Intel certainly deals with this. They are an information company, and losing tools due to these threats should be unacceptable. Not merely airgap security for production tooling, but for all company IP. No other way. Seems like Boeing had a hole. Darn.
deleting the extra space after periods so i can stay relevant, yeah.
NSA is not the ones to blame. You can and should blame companies for no longer taking security serious. Boeing has had ages to update their computers, yet have done nothing. Likewise, even now, they are pouring money into places like Russia to make titanium, and vietnam, China, and India are doing software for Boeing ( India works closely with Russia on military projects ). Boeing and other companies are to blame.
I prefer the "u" in honour as it seems to be missing these days.
You can do better than that. Surely China was to blame somehow?
You would do this all from your Mamas Basement.
Here is the protip: Boeing is highly connected with thousands of suppliers, contractors and customers. They cannot simply disconnect themselves from the rest of the world. They almost certainly use lots of Windows-only stuff such as CAD packages. They employ a literal army of people, most of whom are not IT specialists. These folks must collaborate to keep the company running. Exchanging Emails, CAD files, scientific calculations, Excel-past parts list and lots of other Office documents. If you lock them down fully, the whole enterprise comes to a standstill.
So: Basement Consulting LLC should come up with a concept that balances security and business needs.
You bet the Russians are already spreading false information in the Antonov computers they control. Which is all of them plus the personal computers of the Antonov employees.
Ukraine is a fully corrupt s-hole and it has only become worse since Merkel and America have meddled in Ukraine.
Now, what happens if the crypto virus starts to encrypt your backup files as soon as you attach them to the computer ?
Or do you buy a new backup medium every 14 days ???
Or even worse, what happens if the virus slightly modifies the files in such a manner that they still nicely load into Excel, Powerpoint, AutoCAD etc, but changes the data slightly ? Then you cannot trust your nice backup any more.
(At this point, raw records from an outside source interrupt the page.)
## src/hdl/crc16_nibble_check_core_assert.svh

```systemverilog
// ----------------------------------------------------------------------------
// crc16_nibble_check_core_assert.svh
// Assertion macros shared by the CRC-16 nibble check core.
// Each macro expects aclk and aresetn in scope.
// ----------------------------------------------------------------------------
`ifndef CRC16_NIBBLE_CHECK_CORE_ASSERT_SVH
`define CRC16_NIBBLE_CHECK_CORE_ASSERT_SVH

// Same-cycle implication, disabled during reset
`define CRC16NC_ASSERT_IMPL(lbl, ante, cons) \
    lbl: assert property (@(posedge aclk) disable iff (!aresetn) (ante) |-> (cons)) \
        else $error("crc16nc: same-cycle check failed");

// Next-cycle implication, disabled during reset
`define CRC16NC_ASSERT_NEXT(lbl, ante, cons) \
    lbl: assert property (@(posedge aclk) disable iff (!aresetn) (ante) |=> (cons)) \
        else $error("crc16nc: next-cycle check failed");

`endif

```

## src/hdl/crc16nc_pkg.sv

```systemverilog
// ----------------------------------------------------------------------------
// crc16nc_pkg
// Shared types, status codes and the nibble-wise CRC-16 (poly 0xA001,
// reflected) helpers for the CRC-16 nibble check core.
// ----------------------------------------------------------------------------
package crc16nc_pkg;

    localparam logic [15:0] CRC_START = 16'h55AA;

    typedef logic [1:0] status_t;

    localparam status_t ST_OK       = 2'd0;
    localparam status_t ST_MISMATCH = 2'd1;
    localparam status_t ST_SHORT    = 2'd2;

    // One input beat
    typedef struct packed {
        logic [7:0] data_byte;
        logic       last_byte;
    } item_t;

    // One result beat
    typedef struct packed {
        logic [15:0] crc_value;
        logic [15:0] stored_value;
        status_t     status;
    } result_t;

    // Control from the top level into the engine
    typedef struct packed {
        logic step;        // commit the item in the input register
        logic check_mode;  // current mode register
    } eng_ctrl_t;

    // 4-bit table step for the reflected polynomial 0xA001
    function automatic logic [15:0] nib_tab(input logic [3:0] idx);
        logic [15:0] val;
        unique case (idx)
            4'h0: val = 16'h0000;
            4'h1: val = 16'hCC01;
            4'h2: val = 16'hD801;
            4'h3: val = 16'h1400;
            4'h4: val = 16'hF001;
            4'h5: val = 16'h3C00;
            4'h6: val = 16'h2800;
            4'h7: val = 16'hE401;
            4'h8: val = 16'hA001;
            4'h9: val = 16'h6C00;
            4'hA: val = 16'h7800;
            4'hB: val = 16'hB401;
            4'hC: val = 16'h5000;
            4'hD: val = 16'h9C01;
            4'hE: val = 16'h8801;
            4'hF: val = 16'h4400;
            default: val = 16'h0000;
        endcase
        return val;
    endfunction

    // Fold one byte: low nibble first, then high nibble
    function automatic logic [15:0] crc_byte(input logic [15:0] crc, input logic [7:0] b);
        logic [15:0] c1;
        logic [15:0] c2;
        c1 = (crc >> 4) ^ nib_tab(crc[3:0]) ^ nib_tab(b[3:0]);
        c2 = (c1 >> 4) ^ nib_tab(c1[3:0]) ^ nib_tab(b[7:4]);
        return c2;
    endfunction

endpackage

```

## src/hdl/crc16_nibble_check_core.sv

```systemverilog
// A last byte goes through the input register, then the result register, to m_*.
// One byte per cycle unless stalled; the CRC fold of a byte (two table steps) is combinational.
// A non-last byte always moves on; a last byte waits in the input register while the
// result register holds an unread result, which stalls s_ready.
// Reset (aresetn low, synchronous): CRC back to 0x55AA, hold count zero, compute mode,
// both pipeline registers empty.
// ----------------------------------------------------------------------------
// crc16_nibble_check_core
// Streaming CRC-16 generator/checker, one byte per beat, with a check mode
// that compares the CRC against a trailing little-endian stored CRC.
// ----------------------------------------------------------------------------
`include "crc16_nibble_check_core_assert.svh"

module crc16_nibble_check_core
    import crc16nc_pkg::*;
(
    input  logic        aclk,
    input  logic        aresetn,
    // configuration write
    input  logic        cfg_valid,
    output logic        cfg_ready,
    input  logic        cfg_data,
    // byte input
    input  logic        s_valid,
    output logic        s_ready,
    input  logic [7:0]  s_data_byte,
    input  logic        s_last_byte,
    // result output
    output logic        m_valid,
    input  logic        m_ready,
    output logic [15:0] m_crc_value,
    output logic [15:0] m_stored_value,
    output logic [1:0]  m_status
);

    logic      mode_reg;
    logic      in_vld_reg;
    item_t     in_item_reg;
    logic      out_vld_reg, out_vld_next;
    result_t   out_res_reg;
    result_t   eng_res;
    eng_ctrl_t eng_ctrl;
    logic      out_free;
    logic      advance;
    logic      res_short;
    logic      short_fields_ok;
    logic      res_check_ok;

    // Mode register
    assign cfg_ready = 1'b1;

    always_ff @(posedge aclk) begin
        if (!aresetn) begin
            mode_reg <= 1'b0;
        end else if (cfg_valid) begin
            mode_reg <= cfg_data;
        end
    end

    // Flow control: a non-last beat always moves on, a last beat needs a free result slot
    assign out_free = !out_vld_reg || m_ready;
    assign advance  = in_vld_reg && (!in_item_reg.last_byte || out_free);
    assign s_ready  = !in_vld_reg || advance;

    // Input register
    always_ff @(posedge aclk) begin
        if (!aresetn) begin
            in_vld_reg <= 1'b0;
        end else if (s_ready) begin
            in_vld_reg <= s_valid;
        end
    end

    always_ff @(posedge aclk) begin
        if (s_valid && s_ready) begin
            in_item_reg.data_byte <= s_data_byte;
            in_item_reg.last_byte <= s_last_byte;
        end
    end

    // Message state and fold logic
    assign eng_ctrl.step       = advance;
    assign eng_ctrl.check_mode = mode_reg;

    crc16nc_engine u_engine (
        .aclk    (aclk),
        .aresetn (aresetn),
        .ctrl    (eng_ctrl),
        .item    (in_item_reg),
        .result  (eng_res)
    );

    // Result register
    always_comb begin
        if (advance && in_item_reg.last_byte) begin
            out_vld_next = 1'b1;
        end else if (m_ready) begin
            out_vld_next = 1'b0;
        end else begin
            out_vld_next = out_vld_reg;
        end
    end

    always_ff @(posedge aclk) begin
        if (!aresetn) begin
            out_vld_reg <= 1'b0;
        end else begin
            out_vld_reg <= out_vld_next;
        end
    end

    always_ff @(posedge aclk) begin
        if (advance && in_item_reg.last_byte) begin
            out_res_reg <= eng_res;
        end
    end

    assign m_valid        = out_vld_reg;
    assign m_crc_value    = out_res_reg.crc_value;
    assign m_stored_value = out_res_reg.stored_value;
    assign m_status       = out_res_reg.status;

    // Checks
    assign res_short       = m_valid && m_status == ST_SHORT;
    assign short_fields_ok = m_crc_value == CRC_START && m_stored_value == 16'h0000;
    assign res_check_ok    = m_valid && mode_reg && m_status == ST_OK;

    `CRC16NC_ASSERT_IMPL(a_status_code, m_valid, m_status <= ST_SHORT)
    `CRC16NC_ASSERT_IMPL(a_short_fields, res_short, short_fields_ok)
    `CRC16NC_ASSERT_IMPL(a_check_ok_match, res_check_ok, m_crc_value == m_stored_value)
    `CRC16NC_ASSERT_NEXT(a_last_gives_result, advance && in_item_reg.last_byte, m_valid)

endmodule

```

## src/hdl/crc16nc_engine.sv

```systemverilog
// ----------------------------------------------------------------------------
// crc16nc_engine
// Message state (running CRC, two-byte hold buffer, hold count) and the
// combinational fold/compare logic for the item in the input register.
// ----------------------------------------------------------------------------
module crc16nc_engine
    import crc16nc_pkg::*;
(
    input  logic      aclk,
    input  logic      aresetn,
    input  eng_ctrl_t ctrl,
    input  item_t     item,
    output result_t   result
);

    logic [15:0] crc_reg,   crc_next;
    logic [7:0]  held0_reg, held0_next;
    logic [7:0]  held1_reg, held1_next;
    logic [1:0]  cnt_reg,   cnt_next;

    logic [15:0] crc_mid;
    logic [15:0] fold_in;
    logic [7:0]  fold_byte;
    logic [1:0]  cnt_mid;

    // Pick the byte that enters the CRC this beat
    always_comb begin
        if (ctrl.check_mode) begin
            fold_byte = held0_reg;
        end else begin
            fold_byte = item.data_byte;
        end
        fold_in = crc_byte(crc_reg, fold_byte);
    end

    // Hold buffer update and CRC advance
    always_comb begin
        crc_mid    = crc_reg;
        held0_next = held0_reg;
        held1_next = held1_reg;
        cnt_mid    = cnt_reg;
        if (ctrl.check_mode) begin
            if (cnt_reg[1]) begin
                // buffer full: oldest byte is covered, shift down
                crc_mid    = fold_in;
                held0_next = held1_reg;
                held1_next = item.data_byte;
                cnt_mid    = 2'd2;
            end else if (cnt_reg[0]) begin
                held1_next = item.data_byte;
                cnt_mid    = 2'd2;
            end else begin
                held0_next = item.data_byte;
                cnt_mid    = 2'd1;
            end
        end else begin
            crc_mid = fold_in;
            cnt_mid = 2'd0;
        end
    end

    // Result for a last byte
    always_comb begin
        if (!ctrl.check_mode) begin
            result.crc_value    = crc_mid;
            result.stored_value = 16'h0000;
            result.status       = ST_OK;
        end else if (!cnt_mid[1]) begin
            result.crc_value    = CRC_START;
            result.stored_value = 16'h0000;
            result.status       = ST_SHORT;
        end else begin
            result.crc_value    = crc_mid;
            result.stored_value = {held1_next, held0_next};
            result.status       = (crc_mid == {held1_next, held0_next}) ? ST_OK : ST_MISMATCH;
        end
    end

    // Restart after every last byte
    always_comb begin
        if (item.last_byte) begin
            crc_next = CRC_START;
            cnt_next = 2'd0;
        end else begin
            crc_next = crc_mid;
            cnt_next = cnt_mid;
        end
    end

    // Control state
    always_ff @(posedge aclk) begin
        if (!aresetn) begin
            crc_reg <= CRC_START;
            cnt_reg <= 2'd0;
        end else if (ctrl.step) begin
            crc_reg <= crc_next;
            cnt_reg <= cnt_next;
        end
    end

    // Held bytes: payload, no reset
    always_ff @(posedge aclk) begin
        if (ctrl.step) begin
            held0_reg <= held0_next;
            held1_reg <= held1_next;
        end
    end

endmodule

```

## config.mk

```make
export PLATFORM = sky130hd
export DESIGN_NAME = crc16_nibble_check_core
export DESIGN_NICKNAME = d
export VERILOG_FILES = /design/src/hdl/crc16nc_pkg.sv /design/src/hdl/crc16_nibble_check_core.sv /design/src/hdl/crc16nc_engine.sv
export VERILOG_INCLUDE_DIRS = /design/src /design/src/hdl
export SDC_FILE = /design/constraint.sdc
export NUM_CORES = 1
export LEC_CHECK = 0
export ABC_AREA = 1
export BUFFER_PORTS_ARGS = -buffer_cell sky130_fd_sc_hd__buf_2
export CORE_UTILIZATION = 37
export CTS_CLUSTER_SIZE = 28
export DETAILED_ROUTE_END_ITERATION = 8
export PLACE_DENSITY = 0.65
export SYNTH_ARGS = -nofsm -noshare
export SYNTH_HDL_FRONTEND = slang
export SYNTH_SLANG_ARGS = --single-unit
export TNS_END_PERCENT = 30
```

## constraint.sdc

```tcl
create_clock -name aclk -period 2.5 [get_ports aclk]
set_input_delay 0.5 -clock aclk [delete_from_list [all_inputs] [get_ports aclk]]
set_output_delay 0.5 -clock aclk [all_outputs]
set_load 0.005 [all_outputs]
```

==> reports/summary.txt, run 1 <==
Synth cell types - 31
CTS H-tree depth - 3
setup slack, reg-to-reg - 0.1 ns
die area - 12500 um2
drt total wl - 12100 um
via/cell ratio - 5.16
Setup CP Type - flop to flop
first-pass GRT wire length - 18600 um
maximum VDD drop - 280 uV
core area - 11600 um2
Post-Layout Cell Count - 756
Synth Area per Inst - 8.40 um2
Net count, final - 623
Final Wtd Congestion - 0.981
Clock Pin Slew Worst Setup and Hold Paths - 0.06 ns
Worst Path Required - 2.60 ns
Fillers - 1103
CTS Buf Count - 9
Iter 0 DRT Violations - 309
CP bufs+invs - 4
Slowest-stage cell, CP - dfxtp_4
type of the worst min-delay path - input pin to flop
Hold Path End - in_item_reg[0]
post-route clock period utilization - 96.0%
Root Buffer Master - clkbuf_16
ANT nets after route - 0
CP Launch Type - flop
crit-path max FO - 14
Cell Count Post-Placement - 729
IO Pins - 52
top-area cell type share of the netlist area - 39.7%
max-slew violations - 0
# diodes - 0
die width - 112 um
MaxCap Viol Count - 0
worst reg2reg startpoint - mode_reg
Max stage delay on crit path - 0.38 ns
commonest non-fill, non-tap cell in the layout - nand2_1
post-synthesis sequential area ratio - 51.8%
syn nets - 546
GRT Total Usage - 19.6%
setup violators final - 0
Critical R2R Capture - m_status[0]
CTS max path bufs - 2
RSZ-0062 raised after global routing - yes
final-report hold violation count - 0
yosys warns - 0
cell depth of the worst flop-to-flop path - 16
Synth Cell Area - 4460 um2
hold path depth - 1
largest net degree at the start of global routing - 29
initial core utilization - 38.6%
Period minus WS final - 2.40 ns
CP Data Arrival Time - 2.50 ns
result of the run - complete, but fails checks
Rows - 39
max_slew headroom - 62.0%
DP Wirelength - 8870 um
hold_ws - 0.325 ns
Synth area leader - edfxtp_1
Die Span Y - 112 um
antenna violations before repair - 0
Clock Skew - 0.00658 ns
synth top area cells - edfxtp_1 40%, nand2_1 14%, dfxtp_1 12%
leakage power - 2.54 nW
Least-Margin Pin Slew - 0.567 ns
DRC - 6
clock sink count - 86
TritonRoute pass-1 iters - 9
violated checks - DRC
storage element area - 2320 um2
Worst setup EP type - flop
GRT overflow - 0
CP top delay family - simple AND/OR/NAND/NOR gates
vias in the first global route - 3671
port bufs - 50
CTS tree - done
share of layout cells above drive strength 1 - 25.4%
via count - 3904
commonest cells after routing, fill and taps aside - 147 x nand2_1, 66 x inv_1, 59 x edfxtp_1, 50 x buf_2, 30 x nand3_1
synthesized flop and latch total - 86
Worst Hold Launch - s_last_byte
P&R area growth vs syn - 24.3%
fmax - 417 MHz
multi-input logic area - 1930 um2
WL/cell - 16.0 um
clock latency on the worst-skew pair - 0.35 ns
power per cell area - 698 nW/um2
Gate Count Post-Synth - 531
ordered cell list for the critical path - buf_12 -> o21ai_4 -> buf_6 -> nand3_2 -> nand3_4 -> buf_4 -> nand3_1 -> nand3_2 -> nand2_2 -> nand2_1 -> nand2_1 -> xnor2_1 -> inv_1 -> nand3_1 -> nor2_1 -> nor2_1
## worst register-to-register path: cells and delay by family, from the launching register on
| family | cells | cell delay [ns] |
|---|---|---|
| compound gates | 1 | 0.28 |
| xor+xnor | 1 | 0.14 |
| buf+inv | 4 | 0.50 |
| flops | 1 | 0.38 |
| simple gates | 10 | 0.85 |
## cell families after synthesis
| logic type | after synthesis | synth area share (%) |
|---|---|---|
| other cells | 1 | 0.0840 |
| compound gates | 72 | 9.39 |
| flops | 86 | 51.8 |
| buf+inv | 87 | 8.47 |
| xor+xnor | 24 | 4.71 |
| simple gates | 261 | 25.5 |
## power breakdown
part | switching [mW] | internal, mW | total, mW
logic | 0.492 | 0.296 | 0.788
clock network | 0.533 | 0.891 | 1.42
registers | 0.0473 | 1.61 | 1.66
## through the flow
step | utilization, % | area, um2 | setup TNS (ns) | setup slack [ns] | total power [mW]
6_report | 47.9 | 5550 | 0 | 0.0995 | 3.87
5_1_grt | 47.9 | 5550 | -0.0698 | -0.0698 | 4.05
4_1_cts | 45.7 | 5290 | 0 | 0.0160 | 3.80
3_5_place_dp | 42.9 | 4960 | 0 | 0.00174 | 2.38
3_3_place_gp | 42.9 | 4960 | 0 | 0.00214 | 2.36
2_1_floorplan | - | 4460 | 0 | 0.155 | 2.16
## synthesized netlist by cell type, drive strengths merged
master	number
nand2	171
inv	69
edfxtp	59
nand3	40
nor2	31
o21ai	31
dfxtp	27
a21oi	26
xor2	17
buf	13
or2	10
nand3b	8
o22ai	7
xnor2	7
o211ai	6
clkbuf	5
and2	1
conb	1
o21a	1
o21bai	1
## timing repair
action | in CTS | in global routing
endpoints found under the hold margin | 0 | 0
resized for setup | 1 | 48
buffers inserted | 0 | 9
pin swaps | 0 | 10
endpoints found under the setup margin | 1 | 5
hold buffers | 0 | 0
cloned | 0 | 2
## worst max path at each step
stage,start,slack [ns],cells after the start,end
floorplan,m_ready,0.15,6,m_crc_value[0]
global placement,mode_reg,0.002,14,m_status[0]
detailed placement,mode_reg,0.002,14,m_status[0]
CTS,mode_reg,0.02,19,m_status[0]
global route,mode_reg,-0.07,19,m_status[0]
finish,mode_reg,0.1,16,m_status[0]
## per-layer routing
metal | wire length, um | GRT usage [%]
met2 | 5450 | 31.2
met5 | 0 | 0
met1 | 5240 | 25.4
met3 | 928 | 4.79
met4 | 488 | 8.38
## cell type report
| type | instances | share of cell area, % |
|---|---|---|
| Clock inverter | 3 | 0.699 |
| Clock buffer | 13 | 5.10 |
| Sequential cell | 86 | 41.8 |
| Multi-Input combinational cell | 359 | 34.7 |
| Tap cell | 143 | 3.23 |
| Inverter | 69 | 4.76 |
| Timing Repair Buffer | 83 | 9.72 |
Power figures use the tool's default switching activity.
==> run 2, diff against run 1 <==
Settings changed: ABC_AREA 1 to default.
==> reports/summary.txt, run 2 <==
initial core utilization - 38.6% (+0.043 points)
max-slew violations - 0 (unchanged)
hold path depth - 1 (unchanged)
CTS Buf Count - 9 (unchanged)
maximum VDD drop - 458 uV (+63%)
antenna violations before repair - 0 (unchanged)
setup violators final - 4 (+4)
Worst Path Required - 2.78 ns (+0.18 ns)
Worst Hold Launch - s_last_byte
IO Pins - 52 (unchanged)
Least-Margin Pin Slew - 0.843 ns (+0.276 ns)
Iter 0 DRT Violations - 163 (-47%)
final instance area - 5660 um2 (+2.1%)
max_slew headroom - 43.7% (-18 points)
cell depth of the worst flop-to-flop path - 9 (-7)
Post-synth EDFFs - 59 (unchanged)
GRT Total Usage - 19.7% (+0.14 points)
synth cell count leaders - 59 x edfxtp_1, 27 x dfxtp_1, 27 x xnor2_1
Synth cell types - 47 (+52%)
P&R area growth vs syn - 32.8%
synth top area cells - edfxtp_1 42%, dfxtp_1 13%, xnor2_1 5.5%
syn nets - 386 (-29%)
Synth Area per Inst - 11.5 um2 (+37%)
GR peak layer - met2
Clock Pin Slew Worst Setup and Hold Paths - 0.07 ns (about the same)
Max stage delay on crit path - 0.48 ns (+0.10 ns)
grt met1 use - 23.8% (-1.6 points)
Root Buffer Master - clkbuf_16
die area - 12000 um2 (-4.4%)
Synth area leader - edfxtp_1
Setup CP Type - flop to flop
Post-DP Area - 5120 um2 (+3.3%)
vias in the first global route - 3163 (-14%)
drt total wl - 11200 um (-7.7%)
GRT overflow - 0 (unchanged)
via count - 3246 (-17%)
yosys warns - 0 (unchanged)
setup slack, reg-to-reg - -0.09 ns (-0.19 ns)
# diodes - 0 (unchanged)
power per cell area - 729 nW/um2 (+4.3%)
core area - 11000 um2 (-4.6%)
DP Wirelength - 8270 um (-6.8%)
Post-Layout Cell Count - 636 (-16%)
GR Util met3 - 4.56% (-0.23 points)
largest net degree at the start of global routing - 35 (+21%)
met2 usage - 33.5% (+2.3 points)
synthesized flop and latch total - 86 (unchanged)
clock sink count - 86 (unchanged)
violated checks - setup timing
CTS H-tree depth - 3 (unchanged)
ANT nets after route - 0 (unchanged)
top-area cell type share of the netlist area - 41.6% (+1.9 points)
Cell Count Post-Placement - 610 (-16%)
asr flop ratio synth - 0% (unchanged)
post-route clock period utilization - 104% (+7.7 points)
Main synth FF type - edfxtp_1
Worst setup EP type - flop
RSZ-0062 raised after global routing - yes
Rows - 38 (-2.6%)
share of layout cells above drive strength 1 - 34.3% (+8.8 points)
ordered cell list for the critical path - buf_6 -> mux2i_4 -> xnor2_2 -> xnor3_2 -> xor3_1 -> a22oi_4 -> buf_6 -> and2b_1 -> mux2i_1
Total Power - 4.12 mW (+6.5%)
result of the run - complete, but fails checks
setup TNS - -0.236 ns (-0.236 ns)
cell with the most instances after synthesis - edfxtp_1
Final Wtd Congestion - 0.905 (-7.8%)
TritonRoute pass-1 iters - 4 (-5)
MaxCap Viol Count - 0 (unchanged)
Slowest-stage cell, CP - xnor3_2
first-pass GRT wire length - 16900 um (-9.1%)
Clock Skew - 0.0102 ns (+0.00365 ns)
Period minus WS final - 2.59 ns (+0.192 ns)
Gate Count Post-Synth - 371 (-30%)
Net count, final - 506 (-19%)
post-synthesis sequential area ratio - 54.3% (+2.4 points)
Final Core Density - 51.3% (+3.4 points)
port bufs - 50 (unchanged)
CP Launch Type - flop
worst reg2reg startpoint - mode_reg
Hold Path End - in_item_reg[0]
commonest non-fill, non-tap cell in the layout - buf_4
die width - 109 um (-2.2%)
CP Data Arrival Time - 2.87 ns (+0.37 ns)
final-report hold violation count - 0 (unchanged)
clock latency on the worst-skew pair - 0.36 ns (about the same)
fmax - 386 MHz (-7.4%)
commonest cells after routing, fill and taps aside - 72 x buf_4, 59 x edfxtp_1, 50 x buf_2, 26 x dfxtp_1, 24 x xnor2_1
DRC - 0 (-6)
leakage power - 2.42 nW (-5.0%)
crit-path max FO - 8 (-6)
via/cell ratio - 5.10 (-1.2%)
fin worst setup slack - -0.0921 ns (-0.192 ns)
Die Span Y - 109 um (-2.2%)
CTS max path bufs - 2 (unchanged)
CTS tree - done
Top cell by count, worst path - buf_6
Synth Cell Area - 4260 um2 (-4.5%)
type of the worst min-delay path - input pin to flop
WL/cell - 17.6 um (+9.7%)
[run 2: cell types whose count changed after synthesis, sizes merged, moves of 8 or more]
cell	delta
buf	-8
clkbuf	+8
inv	-51
mux2i	+17
nand2	-148
nand3	-34
nor2	-11
nor2b	+15
o21ai	-19
o22ai	+12
xnor2	+24
[run 2: area by class of cell]
class                   count  area, um2
clock buffers              13        308
clock inverters             3       17.5
repair buffers            127        865
well taps                 140        175
inverters                  19       71.3
fillers                  1005       5370
multi-input cells         248       1910
flip-flops and latches     86       2320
So you create an optical transmission channel and by means of MAGIC malware is not transmitted by the optical channel ? Or is it a one-way channel ? You can get that much more reliable, easier and cheaper by using DVDs which are never again inserted into the source computer.
One more question: Who stole your brain ?
Elite female Russian secret warriors looked too deeply into the eyes of Boeing managers. So they downloaded the viruses in some sort of trance by themselves, directly from www.evil-virus-of-russ.RU. All subconsciously, of course.
Fight back Boeing! Reverse engineer that SOB and re-issue it into the wild as the WannaFly simulation!
Old Boeing management did not do it, so they did not develop that skillset and the proper managerial tools.
McDonnellDouglas did it, but were a bit of a shambles in other areas, rendering them weak enough to become an aquisition target from Boeing.
When the McD managers with their outsourcing dreams were put into positions at Boeing which was not experienced with outsourcing at that scale, things bubbled along OK for years with existing products, but when the new 787 came along and all the dreams of turning Boeing into a major outsourcer were put in place to [hopefully] drive up stock prices, things got really messy in a hurry.
The Europeans, on the other hand, had a long experience with outsourcing on major aerospace projects like Concorde - for them and Airbus it was a standard way of doing things.